Тем не менее, единственно правильное решение для себя он уже принял. Только не желал его озвучивать. Даже мысленно. Пускай сперва отлежится, а то мало ли что...
Целтин поднялся на седьмой этаж, подошёл к знакомой двери, замер. Самохин не отличался пунктуальностью, скорее даже наоборот, любил чтобы его пождали. Хотя думается, всем крупным начальникам это свойственно. И дело тут даже не в характере – причина поверхностна: когда ты решаешь всё, тебя непременно дождутся. Включая друзей, пришедших не по вопросу работы, а по-твоему же собственному приглашению. Таково нынешнее общество, никуда не деться.
Целтин не держал на Самохина обиду; он вообще сейчас думал о другом.

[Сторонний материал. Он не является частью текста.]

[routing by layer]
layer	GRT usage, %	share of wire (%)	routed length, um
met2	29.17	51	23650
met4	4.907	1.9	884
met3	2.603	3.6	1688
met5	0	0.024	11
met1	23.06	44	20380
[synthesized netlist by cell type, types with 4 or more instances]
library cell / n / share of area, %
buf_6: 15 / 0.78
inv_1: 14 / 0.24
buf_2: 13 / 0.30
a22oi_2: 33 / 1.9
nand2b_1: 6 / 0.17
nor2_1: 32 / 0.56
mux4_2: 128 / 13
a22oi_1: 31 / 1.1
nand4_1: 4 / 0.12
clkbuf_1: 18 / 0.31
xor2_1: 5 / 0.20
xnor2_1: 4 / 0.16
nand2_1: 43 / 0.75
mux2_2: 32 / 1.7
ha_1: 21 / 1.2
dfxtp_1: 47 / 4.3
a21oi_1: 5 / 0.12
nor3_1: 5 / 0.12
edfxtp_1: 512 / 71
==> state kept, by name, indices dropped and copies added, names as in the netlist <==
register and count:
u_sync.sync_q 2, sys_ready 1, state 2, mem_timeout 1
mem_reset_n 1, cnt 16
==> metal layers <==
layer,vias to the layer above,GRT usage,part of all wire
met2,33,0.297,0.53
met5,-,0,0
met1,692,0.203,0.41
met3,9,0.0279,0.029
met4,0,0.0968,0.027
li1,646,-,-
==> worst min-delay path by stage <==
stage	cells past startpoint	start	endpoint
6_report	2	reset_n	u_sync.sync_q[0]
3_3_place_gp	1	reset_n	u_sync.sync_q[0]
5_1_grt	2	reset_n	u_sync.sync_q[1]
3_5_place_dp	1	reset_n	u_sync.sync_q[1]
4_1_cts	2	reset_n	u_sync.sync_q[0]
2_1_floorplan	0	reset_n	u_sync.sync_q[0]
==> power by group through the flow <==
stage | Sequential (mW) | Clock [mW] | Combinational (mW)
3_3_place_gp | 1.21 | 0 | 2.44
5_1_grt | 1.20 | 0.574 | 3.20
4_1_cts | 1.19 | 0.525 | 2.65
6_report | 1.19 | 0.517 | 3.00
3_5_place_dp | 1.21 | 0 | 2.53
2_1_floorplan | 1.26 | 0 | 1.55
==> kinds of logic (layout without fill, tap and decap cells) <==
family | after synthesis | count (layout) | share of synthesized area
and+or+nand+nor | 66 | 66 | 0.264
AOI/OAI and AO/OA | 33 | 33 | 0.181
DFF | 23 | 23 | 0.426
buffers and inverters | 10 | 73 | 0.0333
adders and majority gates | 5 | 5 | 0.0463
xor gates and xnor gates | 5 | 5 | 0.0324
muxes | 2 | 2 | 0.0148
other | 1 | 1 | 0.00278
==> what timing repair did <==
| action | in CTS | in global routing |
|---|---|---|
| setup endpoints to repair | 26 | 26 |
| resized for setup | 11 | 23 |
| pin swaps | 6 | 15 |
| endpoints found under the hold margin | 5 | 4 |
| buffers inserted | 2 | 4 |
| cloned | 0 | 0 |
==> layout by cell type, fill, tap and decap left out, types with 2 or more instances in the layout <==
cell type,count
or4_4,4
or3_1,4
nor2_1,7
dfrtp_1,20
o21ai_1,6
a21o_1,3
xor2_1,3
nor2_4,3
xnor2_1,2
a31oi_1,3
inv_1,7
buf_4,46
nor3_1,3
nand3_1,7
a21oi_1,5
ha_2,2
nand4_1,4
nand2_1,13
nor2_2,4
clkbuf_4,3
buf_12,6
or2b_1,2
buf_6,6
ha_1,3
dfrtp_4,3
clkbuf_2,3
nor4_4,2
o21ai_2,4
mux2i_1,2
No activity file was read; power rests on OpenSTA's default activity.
File: config.mk
export PLATFORM = sky130hd
export DESIGN_NAME = prog_mem
export DESIGN_NICKNAME = d
export VERILOG_FILES = /design/src/rtl/lib_cpu_pkg.sv /design/src/rtl/prog_loader.sv /design/src/rtl/prog_mem.sv
export SDC_FILE = /design/constraint.sdc
export NUM_CORES = 1
export LEC_CHECK = 0
export CORE_MARGIN = 2
export CORE_UTILIZATION = 50
export CTS_BUF_LIST = sky130_fd_sc_hd__clkbuf_4
export DETAILED_ROUTE_END_ITERATION = 8
export PLACE_DENSITY_LB_ADDON = 0.05
export SLEW_MARGIN = 20
export SYNTH_ARGS = -nofsm -noshare
export SYNTH_HDL_FRONTEND = slang
export SYNTH_SLANG_ARGS = --single-unit
export TNS_END_PERCENT = 5
File: constraint.sdc
create_clock -name i_clk -period 4.6 [get_ports i_clk]
set_clock_uncertainty 0.15 [all_clocks]
set_input_delay 0.92 -clock i_clk [delete_from_list [all_inputs] [get_ports i_clk]]
set_output_delay 0.92 -clock i_clk [all_outputs]
set_load 0.1 [all_outputs]
File: src/rtl/lib_cpu_pkg.sv
// Shared CPU definitions: program-memory load states and instruction-memory constants.
package lib_cpu;
  typedef enum logic [1:0] {IDLE, LOAD, DONE} MEM_STATE;

  localparam int         PROG_DEPTH = 16;
  localparam logic [7:0] NOP_WORD   = 8'h00;
endpackage
### config.mk
export PLATFORM = sky130hd
export DESIGN_NAME = ebr_port_arbiter_flat
export DESIGN_NICKNAME = d
export VERILOG_FILES = /design/src/rtl/ebr_port_arbiter_if.sv /design/src/rtl/ebr_port_arbiter.sv /design/src/flat_wrapper.sv
export SDC_FILE = /design/constraint.sdc
export NUM_CORES = 1
export LEC_CHECK = 0
export BUFFER_PORTS_ARGS = -buffer_cell sky130_fd_sc_hd__buf_2
export CAP_MARGIN = 10
export CORE_UTILIZATION = 25
export CTS_BUF_LIST = sky130_fd_sc_hd__clkbuf_16
export CTS_CLUSTER_DIAMETER = 80
export DETAILED_ROUTE_END_ITERATION = 12
export GPL_ROUTABILITY_DRIVEN = 0
export PLACE_DENSITY = 0.72
export SLEW_MARGIN = 20
export SYNTH_ARGS = -nofsm -noshare
export SYNTH_HDL_FRONTEND = slang
export SYNTH_SLANG_ARGS = --single-unit
### constraint.sdc
create_clock -name clk -period 2.1 [get_ports clk]
set_clock_uncertainty 0.05 [all_clocks]
set_input_delay 0.21 -clock clk [delete_from_list [all_inputs] [get_ports clk]]
set_output_delay 0.21 -clock clk [all_outputs]
set_load 0.02 [all_outputs]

Как раз о работе, которая никак не касалась давнего друга. До недавнего времени. Теперь от решения того, зависит многое, потому что где ещё взять для теста маленькую девочку Целтин не знал. Не знал и как попросить, чтобы не сойти за спятившего учёного, способного зайти в своих экспериментах за рамки морали и этики. Разве что позвать в лабораторию Самохина? Ну уж нет, это нонсенс.
За такими мыслями его и встретил хозяин квартиры.

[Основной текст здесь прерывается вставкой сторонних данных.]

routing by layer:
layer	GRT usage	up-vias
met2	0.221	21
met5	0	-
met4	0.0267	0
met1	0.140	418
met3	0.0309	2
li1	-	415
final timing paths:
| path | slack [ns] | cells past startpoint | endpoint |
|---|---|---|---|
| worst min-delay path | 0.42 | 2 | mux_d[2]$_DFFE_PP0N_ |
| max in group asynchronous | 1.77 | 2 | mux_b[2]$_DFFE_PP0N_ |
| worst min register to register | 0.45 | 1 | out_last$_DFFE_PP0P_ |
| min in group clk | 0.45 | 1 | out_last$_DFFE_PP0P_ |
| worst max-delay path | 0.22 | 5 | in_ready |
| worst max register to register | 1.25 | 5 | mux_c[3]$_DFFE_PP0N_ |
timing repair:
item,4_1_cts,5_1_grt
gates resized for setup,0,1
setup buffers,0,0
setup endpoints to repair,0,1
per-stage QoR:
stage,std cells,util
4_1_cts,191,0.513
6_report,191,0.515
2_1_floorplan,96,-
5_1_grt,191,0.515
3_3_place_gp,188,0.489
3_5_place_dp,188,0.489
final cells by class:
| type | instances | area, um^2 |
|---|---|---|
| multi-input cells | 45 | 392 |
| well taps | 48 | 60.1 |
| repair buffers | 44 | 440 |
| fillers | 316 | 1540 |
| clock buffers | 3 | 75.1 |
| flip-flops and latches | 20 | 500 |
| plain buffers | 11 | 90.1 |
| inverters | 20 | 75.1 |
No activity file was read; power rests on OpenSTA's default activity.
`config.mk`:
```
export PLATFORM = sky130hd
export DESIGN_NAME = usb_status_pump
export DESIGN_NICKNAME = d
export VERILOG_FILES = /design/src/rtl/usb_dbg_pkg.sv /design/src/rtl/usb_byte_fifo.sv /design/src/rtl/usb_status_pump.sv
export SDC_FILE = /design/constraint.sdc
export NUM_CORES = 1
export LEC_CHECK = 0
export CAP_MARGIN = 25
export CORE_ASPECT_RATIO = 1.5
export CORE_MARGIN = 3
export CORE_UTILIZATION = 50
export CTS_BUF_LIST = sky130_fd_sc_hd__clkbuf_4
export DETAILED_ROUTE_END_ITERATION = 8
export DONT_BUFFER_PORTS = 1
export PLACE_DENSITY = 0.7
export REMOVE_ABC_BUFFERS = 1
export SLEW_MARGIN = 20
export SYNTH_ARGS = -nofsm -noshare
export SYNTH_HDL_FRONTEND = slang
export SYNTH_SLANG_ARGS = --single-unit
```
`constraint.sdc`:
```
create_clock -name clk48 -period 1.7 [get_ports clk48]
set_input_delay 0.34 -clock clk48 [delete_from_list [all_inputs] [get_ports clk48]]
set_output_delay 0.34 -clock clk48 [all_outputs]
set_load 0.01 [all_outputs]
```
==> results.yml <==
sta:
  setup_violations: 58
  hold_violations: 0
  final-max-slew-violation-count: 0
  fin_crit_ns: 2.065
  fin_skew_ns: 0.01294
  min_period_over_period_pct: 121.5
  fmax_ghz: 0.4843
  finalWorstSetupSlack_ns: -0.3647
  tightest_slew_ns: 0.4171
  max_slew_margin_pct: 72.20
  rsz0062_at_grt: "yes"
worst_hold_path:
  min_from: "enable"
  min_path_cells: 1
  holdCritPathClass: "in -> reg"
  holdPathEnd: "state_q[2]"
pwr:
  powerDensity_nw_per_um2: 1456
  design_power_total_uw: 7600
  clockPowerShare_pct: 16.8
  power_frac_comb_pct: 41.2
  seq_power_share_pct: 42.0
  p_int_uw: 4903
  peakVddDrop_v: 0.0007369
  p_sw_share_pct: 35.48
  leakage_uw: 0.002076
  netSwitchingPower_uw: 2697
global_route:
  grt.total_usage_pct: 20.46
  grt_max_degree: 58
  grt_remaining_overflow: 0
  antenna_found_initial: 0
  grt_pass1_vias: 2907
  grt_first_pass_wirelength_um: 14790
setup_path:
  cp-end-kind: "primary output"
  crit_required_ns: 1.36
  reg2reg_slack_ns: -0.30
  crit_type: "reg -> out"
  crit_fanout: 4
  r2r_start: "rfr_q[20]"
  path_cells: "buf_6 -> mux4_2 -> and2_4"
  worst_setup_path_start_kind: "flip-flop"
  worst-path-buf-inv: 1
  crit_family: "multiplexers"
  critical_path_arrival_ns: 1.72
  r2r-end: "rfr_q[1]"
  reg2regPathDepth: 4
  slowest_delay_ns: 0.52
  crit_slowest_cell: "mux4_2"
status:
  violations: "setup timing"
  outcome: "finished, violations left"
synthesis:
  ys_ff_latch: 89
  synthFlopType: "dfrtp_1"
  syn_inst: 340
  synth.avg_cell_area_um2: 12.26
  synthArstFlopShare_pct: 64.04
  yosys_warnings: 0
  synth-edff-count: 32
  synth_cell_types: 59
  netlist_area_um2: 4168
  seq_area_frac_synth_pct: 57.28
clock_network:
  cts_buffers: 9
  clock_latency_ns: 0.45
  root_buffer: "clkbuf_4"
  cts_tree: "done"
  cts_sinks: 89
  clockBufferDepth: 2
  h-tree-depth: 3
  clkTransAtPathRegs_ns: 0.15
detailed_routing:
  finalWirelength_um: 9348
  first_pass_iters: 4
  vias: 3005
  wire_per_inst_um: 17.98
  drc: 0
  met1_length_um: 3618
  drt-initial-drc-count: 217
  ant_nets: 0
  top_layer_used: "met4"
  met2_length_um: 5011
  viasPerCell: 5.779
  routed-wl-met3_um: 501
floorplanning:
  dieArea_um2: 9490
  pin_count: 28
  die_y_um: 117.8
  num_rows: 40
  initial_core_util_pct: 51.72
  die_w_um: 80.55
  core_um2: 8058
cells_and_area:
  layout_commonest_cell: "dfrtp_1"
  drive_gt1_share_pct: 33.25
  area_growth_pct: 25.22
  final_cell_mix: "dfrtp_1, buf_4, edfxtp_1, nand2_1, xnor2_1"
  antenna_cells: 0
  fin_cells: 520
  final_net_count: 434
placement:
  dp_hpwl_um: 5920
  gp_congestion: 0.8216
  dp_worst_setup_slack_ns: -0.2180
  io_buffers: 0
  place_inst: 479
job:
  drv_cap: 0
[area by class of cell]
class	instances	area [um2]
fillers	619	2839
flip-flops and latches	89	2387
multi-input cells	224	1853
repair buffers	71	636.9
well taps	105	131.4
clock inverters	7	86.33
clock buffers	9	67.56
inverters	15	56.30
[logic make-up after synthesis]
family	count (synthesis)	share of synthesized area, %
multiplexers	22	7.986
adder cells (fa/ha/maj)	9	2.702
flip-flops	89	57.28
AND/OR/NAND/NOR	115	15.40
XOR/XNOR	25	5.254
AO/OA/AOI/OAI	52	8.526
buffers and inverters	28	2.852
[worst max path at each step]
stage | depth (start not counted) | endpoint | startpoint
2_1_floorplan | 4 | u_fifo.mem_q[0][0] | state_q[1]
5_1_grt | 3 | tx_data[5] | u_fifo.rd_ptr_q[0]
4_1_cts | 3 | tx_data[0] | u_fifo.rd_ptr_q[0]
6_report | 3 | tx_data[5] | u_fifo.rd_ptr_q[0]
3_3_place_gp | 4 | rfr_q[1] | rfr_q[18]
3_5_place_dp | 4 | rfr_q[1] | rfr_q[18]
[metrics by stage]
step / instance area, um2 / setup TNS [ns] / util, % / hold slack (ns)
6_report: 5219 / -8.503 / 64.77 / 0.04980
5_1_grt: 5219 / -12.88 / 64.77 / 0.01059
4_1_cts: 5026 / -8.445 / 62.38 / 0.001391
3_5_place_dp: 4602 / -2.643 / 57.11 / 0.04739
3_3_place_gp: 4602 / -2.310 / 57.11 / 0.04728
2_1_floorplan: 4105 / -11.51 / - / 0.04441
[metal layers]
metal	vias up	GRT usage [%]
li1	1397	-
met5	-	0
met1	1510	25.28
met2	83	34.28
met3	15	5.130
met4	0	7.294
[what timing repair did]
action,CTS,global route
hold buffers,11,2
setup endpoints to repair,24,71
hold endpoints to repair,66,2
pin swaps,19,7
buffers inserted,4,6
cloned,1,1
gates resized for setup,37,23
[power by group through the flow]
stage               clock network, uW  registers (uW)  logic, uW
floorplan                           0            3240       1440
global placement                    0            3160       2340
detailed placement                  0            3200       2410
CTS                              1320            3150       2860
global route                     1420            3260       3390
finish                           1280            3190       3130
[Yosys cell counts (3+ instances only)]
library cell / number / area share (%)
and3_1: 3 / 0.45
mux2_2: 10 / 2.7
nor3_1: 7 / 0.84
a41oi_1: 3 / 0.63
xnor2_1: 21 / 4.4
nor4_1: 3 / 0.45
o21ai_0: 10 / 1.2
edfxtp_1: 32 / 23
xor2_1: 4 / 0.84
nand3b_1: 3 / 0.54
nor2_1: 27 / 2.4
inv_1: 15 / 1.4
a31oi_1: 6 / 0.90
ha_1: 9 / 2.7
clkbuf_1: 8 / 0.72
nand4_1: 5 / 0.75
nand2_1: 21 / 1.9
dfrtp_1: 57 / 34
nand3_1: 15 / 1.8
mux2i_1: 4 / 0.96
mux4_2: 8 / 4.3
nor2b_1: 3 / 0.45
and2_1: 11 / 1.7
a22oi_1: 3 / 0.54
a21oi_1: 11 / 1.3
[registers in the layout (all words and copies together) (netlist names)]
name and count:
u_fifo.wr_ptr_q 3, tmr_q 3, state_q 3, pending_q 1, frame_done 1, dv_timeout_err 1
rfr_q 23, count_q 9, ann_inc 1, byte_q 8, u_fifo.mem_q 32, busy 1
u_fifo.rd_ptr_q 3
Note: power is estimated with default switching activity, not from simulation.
==> config.mk <==
export PLATFORM = sky130hd
export DESIGN_NAME = interval_timer
export DESIGN_NICKNAME = d
export VERILOG_FILES = /design/src/rtl/interval_timer.sv
export SDC_FILE = /design/constraint.sdc
export NUM_CORES = 1
export LEC_CHECK = 0
export ABC_AREA = 1
export CAP_MARGIN = 20
export CORE_MARGIN = 2
export CORE_UTILIZATION = 48
export CTS_CLUSTER_DIAMETER = 100
export DETAILED_ROUTE_END_ITERATION = 7
export GPL_ROUTABILITY_DRIVEN = 0
export PLACE_DENSITY_LB_ADDON = 0.25
export SLEW_MARGIN = 5
export SYNTH_ARGS = -nofsm -noshare
export SYNTH_HDL_FRONTEND = slang
export SYNTH_SLANG_ARGS = --single-unit
==> constraint.sdc <==
create_clock -name clk -period 2 [get_ports clk]
set_clock_uncertainty 0.15 [all_clocks]
set_input_delay 0.3 -clock clk [delete_from_list [all_inputs] [get_ports clk]]
set_output_delay 0.3 -clock clk [all_outputs]
set_load 0.02 [all_outputs]
<file path="config.mk">
export PLATFORM = sky130hd
export DESIGN_NAME = lsu_dcache_port
export DESIGN_NICKNAME = d
export VERILOG_FILES = /design/src/rtl/lsu_dcache_port.sv
export SDC_FILE = /design/constraint.sdc
export NUM_CORES = 1
export LEC_CHECK = 0
export CAP_MARGIN = 20
export CORE_MARGIN = 3
export CORE_UTILIZATION = 50
export DETAILED_ROUTE_END_ITERATION = 6
export PLACE_DENSITY = 0.87
export REMOVE_ABC_BUFFERS = 1
export SLEW_MARGIN = 20
export SYNTH_ARGS = -nofsm -noshare
export SYNTH_HDL_FRONTEND = slang
export SYNTH_SLANG_ARGS = --single-unit
</file>
<file path="constraint.sdc">
create_clock -name clk -period 4.4 [get_ports clk]
set_input_delay 0.44 -clock clk [delete_from_list [all_inputs] [get_ports clk]]
set_output_delay 0.44 -clock clk [all_outputs]
set_load 0.02 [all_outputs]
</file>
<file path="src/rtl/lsu_dcache_port.sv">
// rtl/lsu_dcache_port.sv - RV32I load/store initiator for a word-wide synchronous-read L1 data cache
//
// Ports:
//   clk, rst_n                    clock (rising edge), asynchronous active-low reset
//   req_valid/req_ready           pipeline request handshake (ready only in IDLE)
//   req_we, req_addr, req_wdata   store flag, byte address, store data
//   req_funct3                    RV32I width/sign code (b, h, w, bu, hu)
//   resp_valid                    one-cycle completion pulse
//   resp_rdata, resp_err          extended load data / error flag, held until the next completion
//   dc_a, dc_wd, dc_we            cache word address, write data, write enable
//   dc_rd                         cache read data, valid the cycle after a read address
module lsu_dcache_port #(
    parameter int N = 1024
) (
    input  logic                 clk,
    input  logic                 rst_n,
    input  logic                 req_valid,
    output logic                 req_ready,
    input  logic                 req_we,
    input  logic [31:0]          req_addr,
    input  logic [31:0]          req_wdata,
    input  logic [2:0]           req_funct3,
    output logic                 resp_valid,
    output logic [31:0]          resp_rdata,
    output logic                 resp_err,
    output logic [$clog2(N)-1:0] dc_a,
    output logic [31:0]          dc_wd,
    output logic                 dc_we,
    input  logic [31:0]          dc_rd
);
    localparam int AW = $clog2(N);
    localparam logic [32:0] LIMIT = 33'(4 * N);

    localparam logic [2:0] S_IDLE     = 3'd0;
    localparam logic [2:0] S_RD_ISSUE = 3'd1;
    localparam logic [2:0] S_RD_DATA  = 3'd2;
    localparam logic [2:0] S_WR       = 3'd3;
    localparam logic [2:0] S_RESP     = 3'd4;

    logic [2:0]    state;
    logic          we_q;
    logic [AW+1:0] addr_q;
    logic [15:0]   wdata_q;      // only the low half is ever merged into a sub-word store
    logic [2:0]    f3_q;
    logic [31:0]   wd_q;

    logic        req_err;
    logic        illegal;
    logic        misaligned;
    logic        out_of_range;
    logic [7:0]  byte_sel;
    logic [15:0] half_sel;
    logic [31:0] load_ext;
    logic [31:0] lane_mask;
    logic [31:0] lane_data;
    logic [31:0] merged;

    // Request legality, evaluated on the live request at accept time.
    always_comb begin
        illegal = 1'b1;
        case (req_funct3)
            3'b000, 3'b001, 3'b010: illegal = 1'b0;
            3'b100, 3'b101:         illegal = req_we;
            default:                illegal = 1'b1;
        endcase
        misaligned   = ((req_funct3[1:0] == 2'b01) && req_addr[0]) ||
                       ((req_funct3[1:0] == 2'b10) && (req_addr[1:0] != 2'b00));
        out_of_range = ({1'b0, req_addr} >= LIMIT);
        req_err      = illegal || misaligned || out_of_range;
    end

    // Load extraction and sub-word store merge, both from the word read in RD_DATA.
    always_comb begin
        case (addr_q[1:0])
            2'd0:    byte_sel = dc_rd[7:0];
            2'd1:    byte_sel = dc_rd[15:8];
            2'd2:    byte_sel = dc_rd[23:16];
            default: byte_sel = dc_rd[31:24];
        endcase
        half_sel = addr_q[1] ? dc_rd[31:16] : dc_rd[15:0];

        case (f3_q)
            3'b000:  load_ext = {{24{byte_sel[7]}}, byte_sel};
            3'b100:  load_ext = {24'h0, byte_sel};
            3'b001:  load_ext = {{16{half_sel[15]}}, half_sel};
            3'b101:  load_ext = {16'h0, half_sel};
            default: load_ext = dc_rd;
        endcase

        if (f3_q[1:0] == 2'b00) begin
            lane_mask = 32'h0000_00FF << {addr_q[1:0], 3'b000};
            lane_data = {4{wdata_q[7:0]}};
        end else begin
            lane_mask = addr_q[1] ? 32'hFFFF_0000 : 32'h0000_FFFF;
            lane_data = {2{wdata_q}};
        end
        merged = (dc_rd & ~lane_mask) | (lane_data & lane_mask);
    end

    always_ff @(posedge clk or negedge rst_n) begin
        if (!rst_n) begin
            state      <= S_IDLE;
            we_q       <= 1'b0;
            addr_q     <= '0;
            wdata_q    <= '0;
            f3_q       <= '0;
            wd_q       <= '0;
            resp_rdata <= '0;
            resp_err   <= 1'b0;
        end else begin
            case (state)
                S_IDLE: begin
                    if (req_valid) begin
                        we_q    <= req_we;
                        addr_q  <= req_addr[AW+1:0];
                        wdata_q <= req_wdata[15:0];
                        f3_q    <= req_funct3;
                        if (req_err) begin
                            resp_err   <= 1'b1;
                            resp_rdata <= '0;
                            state      <= S_RESP;
                        end else if (req_we && (req_funct3[1:0] == 2'b10)) begin
                            // Full-word store needs no read; write straight away.
                            wd_q  <= req_wdata;
                            state <= S_WR;
                        end else begin
                            state <= S_RD_ISSUE;
                        end
                    end
                end
                S_RD_ISSUE: state <= S_RD_DATA;
                S_RD_DATA: begin
                    if (we_q) begin
                        wd_q  <= merged;
                        state <= S_WR;
                    end else begin
                        resp_rdata <= load_ext;
                        resp_err   <= 1'b0;
                        state      <= S_RESP;
                    end
                end
                S_WR: begin
                    resp_rdata <= '0;
                    resp_err   <= 1'b0;
                    state      <= S_RESP;
                end
                S_RESP:  state <= S_IDLE;
                default: state <= S_IDLE;
            endcase
        end
    end

    assign req_ready  = (state == S_IDLE);
    assign resp_valid = (state == S_RESP);
    assign dc_we      = (state == S_WR);
    assign dc_a       = addr_q[AW+1:2];
    assign dc_wd      = wd_q;
endmodule

</file>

- Серый, сколько лет, сколько зим! – Самохин подвязал дорогущий халат и обнял друга.
Целтин так и застыл в могучих объятиях, с протянутой для приветствия рукой.
Вот ещё одно качество, выдающее в Самохине начальника – обнимашки. Понятное дело, многочисленные корпоративы и встречи тет-а-тет в интимной обстановке сделали своё дело. С простыми смертными Самохин не здоровался за руку вообще, всех остальных причислял к лику святых, перед которыми можно либо упасть ниц, либо обнять, вот так, выражая свою расположенность.
И ведь с этим чёртом они давным-давно воевали в Афганистане, где было вообще не до гламура и нежности! Пыльные палатки, безразличные скалы, полчища кровожадных духов, способных запросто перерезать человеку горло, – такое окружение порождало в человеке совершенно иные качества. Настоящую дружбу. Самопожертвование. Отвагу. Милые обнимашки всё бы разрушили на корню.
Эх, Вадим Станиславович, что же сделала с вами мирная жизнь? В кого превратила? Какие ценности заставила почитать, перво-наперво?
- Проходи, Серый. Чувствуй себя, как дома, но не забывай... Хе-хе... Шучу-шучу, ты можешь и это забыть!
Целтин наклонился, собираясь стянуть туфли, но Самохин остановил.
- Брось эту пролетарщину! Проходи. Ужин стынет. Коньяк греется!
- Да неудобно как-то, Вадим... – Целтин вовремя прикусил язык, понимая, что если с его уст сорвётся отчество – Самохин ему этого никогда не простит.
- Неудобно, сам знаешь, что вниз головой делать... А ещё на вертолёте с бабами!
- Можно хоть тогда...
- Можно Машку – за ляшку! – гаркнул Самохин. – Ну-ка проходи живее! Дай хоть на боевого товарища посмотрю... И подумать только: живём в соседних дворах, а видеться толком и не видимся!
- Работа, – пожал плечами Целтин, уволакиваемый за руку в гостиную.
- Да, люди мы с тобой занятые, не поспоришь, – вещал на ходу Самохин, пыхтя на манер паровоза.
Похоже, сердечко всё же сдаёт, подумал про себя Целтин, но вслух ничего не сказал.
Массивный стол из красного дерева ломился от изобилия пищи – Галина, жена Самохина, постаралась на славу. Под потолком тускло светила люстра из венецианского стекла. Бордовые шторы и ковры, развешанные на стенах, создавали невиданную аристократичную обстановку, к которой Целтин совершенно не привык.